これは困った。最初の一歩で躓いた感じだ。
ならばと、いつもの感じで、ノロノロと動いてみる。
やはり、手足の力がベッドに伝わらず、浮かんで漂っているような感じがする。
試しに、ベッドの端を思いっきり蹴ってみる。
現実でそんなことをすれば、下手をすれば骨折するだろうけど、全く手応え(足応え?)がない。何の抵抗もなく、足がベッドに埋まってしまう。
本当にどうすればいいものか……
精霊に「ちょっとすまんが蹴らせてくれ」って頼めばいいのだろうか。
……いやいや、さすがに精霊でも怒るだろう。
そんな事を考えていると、足元に精霊が現れてペコリとお辞儀をして消えた。
その意味を計りかねていたが、とりあえずその辺りに手を伸ばして触ってみる。
「おっ、これは!」
指先に、ちゃんと触れている感覚が伝わってきた。
だったらと、試しにそこに足を掛け、軽く蹴り出す。
ちゃんと足場になって、普通にジャンプができた。
「なるほど、単純にお願いをすれば良かったのか」
コツが分かれば簡単だった。
こうなって欲しいと願えば……いや、もっと簡単に、こういうものだと意識をするだけでよかったのだ。
布団は柔らかいが、その下にはベッドの床板があるので足場になるはず……だとか、床や壁は固いものだと思えば、そのようになる。
逆に、この壁はすり抜けられると思えば壁抜けができるし、ベッド抜けや床抜けも自由自在だ。
今まで俺自身がふわふわしてたのも、精神体は幽霊みたいなものだと俺自身が思っていたからで、重力があると意識すれば、ちゃんと床に足を付けて歩けるし、走る事だってできる。

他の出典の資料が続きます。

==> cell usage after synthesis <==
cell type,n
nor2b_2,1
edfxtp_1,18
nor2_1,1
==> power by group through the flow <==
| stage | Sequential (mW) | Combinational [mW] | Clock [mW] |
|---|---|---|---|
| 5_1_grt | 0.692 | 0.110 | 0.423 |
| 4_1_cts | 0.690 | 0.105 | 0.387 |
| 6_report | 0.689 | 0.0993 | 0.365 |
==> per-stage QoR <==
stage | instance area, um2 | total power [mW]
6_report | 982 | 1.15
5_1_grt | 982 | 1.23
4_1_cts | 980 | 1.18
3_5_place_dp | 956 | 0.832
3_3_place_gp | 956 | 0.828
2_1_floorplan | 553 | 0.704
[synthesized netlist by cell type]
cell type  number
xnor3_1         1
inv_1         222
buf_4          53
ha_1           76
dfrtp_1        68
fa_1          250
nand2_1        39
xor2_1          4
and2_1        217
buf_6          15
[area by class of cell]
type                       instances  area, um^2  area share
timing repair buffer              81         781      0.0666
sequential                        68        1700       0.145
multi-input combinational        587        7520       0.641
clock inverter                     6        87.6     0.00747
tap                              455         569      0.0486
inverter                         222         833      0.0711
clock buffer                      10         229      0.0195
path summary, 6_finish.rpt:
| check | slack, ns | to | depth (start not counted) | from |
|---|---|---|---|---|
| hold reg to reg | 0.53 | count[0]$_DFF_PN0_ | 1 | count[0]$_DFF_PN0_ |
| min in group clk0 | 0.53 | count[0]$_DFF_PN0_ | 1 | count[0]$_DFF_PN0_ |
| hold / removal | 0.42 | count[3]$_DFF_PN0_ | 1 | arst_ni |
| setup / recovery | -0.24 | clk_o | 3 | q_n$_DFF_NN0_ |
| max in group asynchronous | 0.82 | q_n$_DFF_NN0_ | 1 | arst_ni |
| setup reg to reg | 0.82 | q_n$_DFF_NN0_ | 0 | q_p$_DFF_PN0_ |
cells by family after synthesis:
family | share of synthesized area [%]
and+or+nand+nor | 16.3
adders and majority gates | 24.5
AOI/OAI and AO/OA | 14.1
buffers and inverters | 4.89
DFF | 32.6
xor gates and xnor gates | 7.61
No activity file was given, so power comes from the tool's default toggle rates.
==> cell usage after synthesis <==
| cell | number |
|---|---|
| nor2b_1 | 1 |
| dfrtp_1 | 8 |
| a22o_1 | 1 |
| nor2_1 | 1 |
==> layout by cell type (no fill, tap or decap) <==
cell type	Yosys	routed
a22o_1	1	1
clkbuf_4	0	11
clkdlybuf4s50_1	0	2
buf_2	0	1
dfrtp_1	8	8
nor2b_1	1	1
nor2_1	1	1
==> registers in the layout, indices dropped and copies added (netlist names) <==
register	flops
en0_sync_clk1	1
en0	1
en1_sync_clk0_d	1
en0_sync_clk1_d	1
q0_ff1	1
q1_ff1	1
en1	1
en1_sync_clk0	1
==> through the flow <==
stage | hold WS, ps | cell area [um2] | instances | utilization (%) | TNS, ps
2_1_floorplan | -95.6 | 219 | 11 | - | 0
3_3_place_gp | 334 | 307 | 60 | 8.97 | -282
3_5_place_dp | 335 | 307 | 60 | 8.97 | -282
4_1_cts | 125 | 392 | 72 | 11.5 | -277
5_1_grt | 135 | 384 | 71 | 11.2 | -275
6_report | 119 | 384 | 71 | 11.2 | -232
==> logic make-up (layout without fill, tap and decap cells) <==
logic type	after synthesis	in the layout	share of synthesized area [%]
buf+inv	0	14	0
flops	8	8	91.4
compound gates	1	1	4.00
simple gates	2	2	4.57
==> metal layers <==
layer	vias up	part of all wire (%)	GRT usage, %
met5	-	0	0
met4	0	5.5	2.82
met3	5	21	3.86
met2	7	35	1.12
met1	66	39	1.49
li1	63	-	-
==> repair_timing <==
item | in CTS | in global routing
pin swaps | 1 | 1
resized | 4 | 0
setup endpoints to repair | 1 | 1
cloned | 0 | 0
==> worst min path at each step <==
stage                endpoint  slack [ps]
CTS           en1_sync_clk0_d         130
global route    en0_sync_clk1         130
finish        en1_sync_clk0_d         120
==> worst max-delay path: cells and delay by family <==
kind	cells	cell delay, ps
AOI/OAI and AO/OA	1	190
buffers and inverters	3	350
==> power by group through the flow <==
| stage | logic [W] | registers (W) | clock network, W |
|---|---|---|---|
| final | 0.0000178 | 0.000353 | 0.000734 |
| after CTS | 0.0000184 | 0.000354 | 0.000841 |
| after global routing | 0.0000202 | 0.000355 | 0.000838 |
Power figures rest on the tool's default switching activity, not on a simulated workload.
**flow/config.mk**
```make
export PLATFORM = sky130hd
export DESIGN_NAME = rgb_mixer
export DESIGN_NICKNAME = rgb_mixer
export VERILOG_FILES = /design/flow/design.v
export SDC_FILE = /design/flow/constraint.sdc
export NUM_CORES = 4
export LEC_CHECK = 1
export CORE_UTILIZATION = 50
```
**flow/constraint.sdc**
```tcl
current_design rgb_mixer

set clk_period 4.4
set clk_io_pct 0.2

create_clock -name clk0 -period $clk_period [get_ports {clk}]

set non_clock_inputs [all_inputs -no_clocks]
set_input_delay [expr $clk_period * $clk_io_pct] -clock clk0 $non_clock_inputs
set_output_delay [expr $clk_period * $clk_io_pct] -clock clk0 [all_outputs]
```
**flow/design.v**
```verilog
`default_nettype none
`timescale 1ns/1ns
module debounce (
    input wire clk,
    input wire reset,
    input wire button,
    output reg debounced
);
    reg [7:0] history;
    always @(posedge clk) begin
        if(reset) begin
            history <= 0;
        end else begin
            history <= {history[6:0], button};  
            if (history == 8'b1111_1111)
                debounced <= 1;
            if (history == 8'b0000_0000)
                debounced <= 0;
        end
    end
endmodule
`default_nettype none
`timescale 1ns/1ns
module encoder (
    input clk,
    input reset,
    input a,
    input b,
    output reg [7:0] value
);
    reg old_a, old_b;
    always @(posedge clk) begin
        if(reset) begin
            old_a <= 0;
            old_b <= 0;
            value <= 0;
        end else begin
            old_a <= a;
            old_b <= b;
            case ({a, old_a, b, old_b})
                4'b1000: value <= value + 1;
                4'b0111: value <= value + 1;
                4'b0010: value <= value - 1;
                4'b1101: value <= value - 1;
            endcase 
        end
    end
endmodule
`default_nettype none
`timescale 1ns/1ns
module pwm (
    input wire clk,  
    input wire reset,
    output wire out,
    input wire [7:0] level
    );
	reg [7:0] counter;  
	always @(posedge clk) begin
		if(reset) begin  
			counter <= 0;
		end else begin
			counter <= counter + 1'b1;  
		end
	end
	assign out = counter < level;  
endmodule
`default_nettype none
`timescale 1ns/1ns
module rgb_mixer (
    input clk,
    input reset,
    input enc0_a,
    input enc0_b,
    input enc1_a,
    input enc1_b,
    input enc2_a,
    input enc2_b,
    output pwm0_out,
    output pwm1_out,
    output pwm2_out
);
wire [7:0] enc0, enc1, enc2;
wire enc0_a_db, enc0_b_db;
wire enc1_a_db, enc1_b_db;
wire enc2_a_db, enc2_b_db;
debounce debounce_0_a (.clk(clk), .reset(reset), .button(enc0_a), .debounced(enc0_a_db));
debounce debounce_0_b (.clk(clk), .reset(reset), .button(enc0_b), .debounced(enc0_b_db));
encoder encoder0 (.clk(clk), .reset(reset), .a(enc0_a_db), .b(enc0_b_db), .value(enc0));
pwm pwm0 (.clk(clk), .reset(reset), .out(pwm0_out), .level(enc0));
debounce debounce_1_a (.clk(clk), .reset(reset), .button(enc1_a), .debounced(enc1_a_db));
debounce debounce_1_b (.clk(clk), .reset(reset), .button(enc1_b), .debounced(enc1_b_db));
encoder encoder1 (.clk(clk), .reset(reset), .a(enc1_a_db), .b(enc1_b_db), .value(enc1));
pwm pwm1 (.clk(clk), .reset(reset), .out(pwm1_out), .level(enc1));
debounce debounce_2_a (.clk(clk), .reset(reset), .button(enc2_a), .debounced(enc2_a_db));
debounce debounce_2_b (.clk(clk), .reset(reset), .button(enc2_b), .debounced(enc2_b_db));
encoder encoder2 (.clk(clk), .reset(reset), .a(enc2_a_db), .b(enc2_b_db), .value(enc2));
pwm pwm2 (.clk(clk), .reset(reset), .out(pwm2_out), .level(enc2));
endmodule
```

もちろん、宙に浮いたまま窓の外へ出る……なんてこともできるだろう。さすがに何が起こるか分からないので、今はやらないが。
瞬間移動も試したくなるが、やはりこれも失敗したら怖いので、そういうことは雫奈や優佳が見守ってくれている時のほうがいい。
とりあえず、歩いたり、軽く走ったり、壁や天井を歩いたり、天井からジャンプして床に着地してみたり、壁抜けや床抜けなどをひと通り試してみる。

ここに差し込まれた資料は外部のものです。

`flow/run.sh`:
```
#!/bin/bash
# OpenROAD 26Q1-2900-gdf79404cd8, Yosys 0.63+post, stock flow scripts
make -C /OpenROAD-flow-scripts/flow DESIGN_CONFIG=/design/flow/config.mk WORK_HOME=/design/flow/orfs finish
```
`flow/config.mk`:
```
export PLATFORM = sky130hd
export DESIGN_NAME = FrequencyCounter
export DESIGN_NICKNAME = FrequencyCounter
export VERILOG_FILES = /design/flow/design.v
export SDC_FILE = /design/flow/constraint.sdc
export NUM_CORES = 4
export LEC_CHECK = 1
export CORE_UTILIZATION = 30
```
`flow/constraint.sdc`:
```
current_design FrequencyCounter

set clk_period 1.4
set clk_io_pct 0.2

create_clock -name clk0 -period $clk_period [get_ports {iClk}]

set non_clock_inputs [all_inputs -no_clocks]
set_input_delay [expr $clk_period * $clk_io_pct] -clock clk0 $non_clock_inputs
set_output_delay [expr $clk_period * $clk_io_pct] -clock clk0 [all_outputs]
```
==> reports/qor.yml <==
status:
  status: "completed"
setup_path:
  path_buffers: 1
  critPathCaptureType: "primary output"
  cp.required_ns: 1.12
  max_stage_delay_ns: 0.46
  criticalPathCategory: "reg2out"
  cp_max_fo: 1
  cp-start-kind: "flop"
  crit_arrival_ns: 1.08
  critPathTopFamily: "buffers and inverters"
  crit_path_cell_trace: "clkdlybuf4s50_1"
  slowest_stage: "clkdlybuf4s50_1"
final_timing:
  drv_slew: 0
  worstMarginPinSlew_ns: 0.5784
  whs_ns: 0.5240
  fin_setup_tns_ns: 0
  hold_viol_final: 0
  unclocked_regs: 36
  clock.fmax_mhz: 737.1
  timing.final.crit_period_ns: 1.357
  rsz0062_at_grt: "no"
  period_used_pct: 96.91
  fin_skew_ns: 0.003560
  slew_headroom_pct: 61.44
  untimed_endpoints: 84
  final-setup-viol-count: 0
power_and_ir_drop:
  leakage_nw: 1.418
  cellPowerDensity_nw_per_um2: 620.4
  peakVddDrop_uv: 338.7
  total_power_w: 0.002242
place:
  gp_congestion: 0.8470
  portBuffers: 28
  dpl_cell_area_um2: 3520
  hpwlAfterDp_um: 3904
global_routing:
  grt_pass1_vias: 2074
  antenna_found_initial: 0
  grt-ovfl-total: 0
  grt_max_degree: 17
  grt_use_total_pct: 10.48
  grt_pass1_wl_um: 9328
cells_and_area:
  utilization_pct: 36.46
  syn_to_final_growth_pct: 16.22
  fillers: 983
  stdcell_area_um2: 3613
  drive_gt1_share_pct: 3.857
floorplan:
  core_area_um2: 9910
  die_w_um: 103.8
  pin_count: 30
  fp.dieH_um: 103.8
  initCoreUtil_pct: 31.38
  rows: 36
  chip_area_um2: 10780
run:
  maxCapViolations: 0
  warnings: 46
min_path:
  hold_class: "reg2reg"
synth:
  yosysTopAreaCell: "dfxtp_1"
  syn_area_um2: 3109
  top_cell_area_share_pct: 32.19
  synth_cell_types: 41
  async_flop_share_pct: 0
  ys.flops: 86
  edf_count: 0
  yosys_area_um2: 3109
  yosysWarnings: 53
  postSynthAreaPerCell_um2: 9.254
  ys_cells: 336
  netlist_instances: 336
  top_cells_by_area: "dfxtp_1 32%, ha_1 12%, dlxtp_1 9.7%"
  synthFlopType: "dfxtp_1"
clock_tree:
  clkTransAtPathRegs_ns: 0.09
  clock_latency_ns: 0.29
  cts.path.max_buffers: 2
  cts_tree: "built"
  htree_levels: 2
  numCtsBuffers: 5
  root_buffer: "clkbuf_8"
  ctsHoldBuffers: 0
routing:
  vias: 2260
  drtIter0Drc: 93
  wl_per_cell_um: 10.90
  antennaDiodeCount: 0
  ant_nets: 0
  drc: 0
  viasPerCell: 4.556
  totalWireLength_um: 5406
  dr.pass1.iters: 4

そんなことをしていると、霊力が半分を切ってしまった。
当たり前のように徹夜をしている俺が言うのも変だが、朝から疲れているっていうのは良くないだろう。雫奈から手伝いをお願いされた時に、疲れて使い物にならないってのは論外だ。
戻るついでに、閃いたことを試してみる。
いつもは意識を閉じて現実世界に戻るのだが、意識を閉じずに浮上させてみるのはどうだろうか。
潜ることができるのなら、浮上させることもできるだろうっていう理屈だ。
意識を保ったまま、水面を眺めるような状態に戻れれば成功となる。
………。
思ったよりも、すんなりと成功してしまった。
全く負荷が無いし、霊力が異常に減ったり……なんてこともなかった。
だったらと、次なる実験を行ってみる。
水面を眺めるような視界で、素早く視点を動かす。
「おお、これはちょっと感動だな」
あれだけ苦労していたのに、ちょっと意識を変えただけでスイスイと視点が移動していく。上昇も下降も旋回も思いのままだ。
まるで、魚になって水中を泳いでいるような気分だ。
……だけど、あまり多用するのは控えたほうがよさそうだ。なんだか酔ってきた。
霊力にはまだ余裕があったが、酔って気分が悪くなるというアクシデントに見舞われた俺は、深呼吸を繰り返しながら視界を切り替え、現実世界に戻ってきた。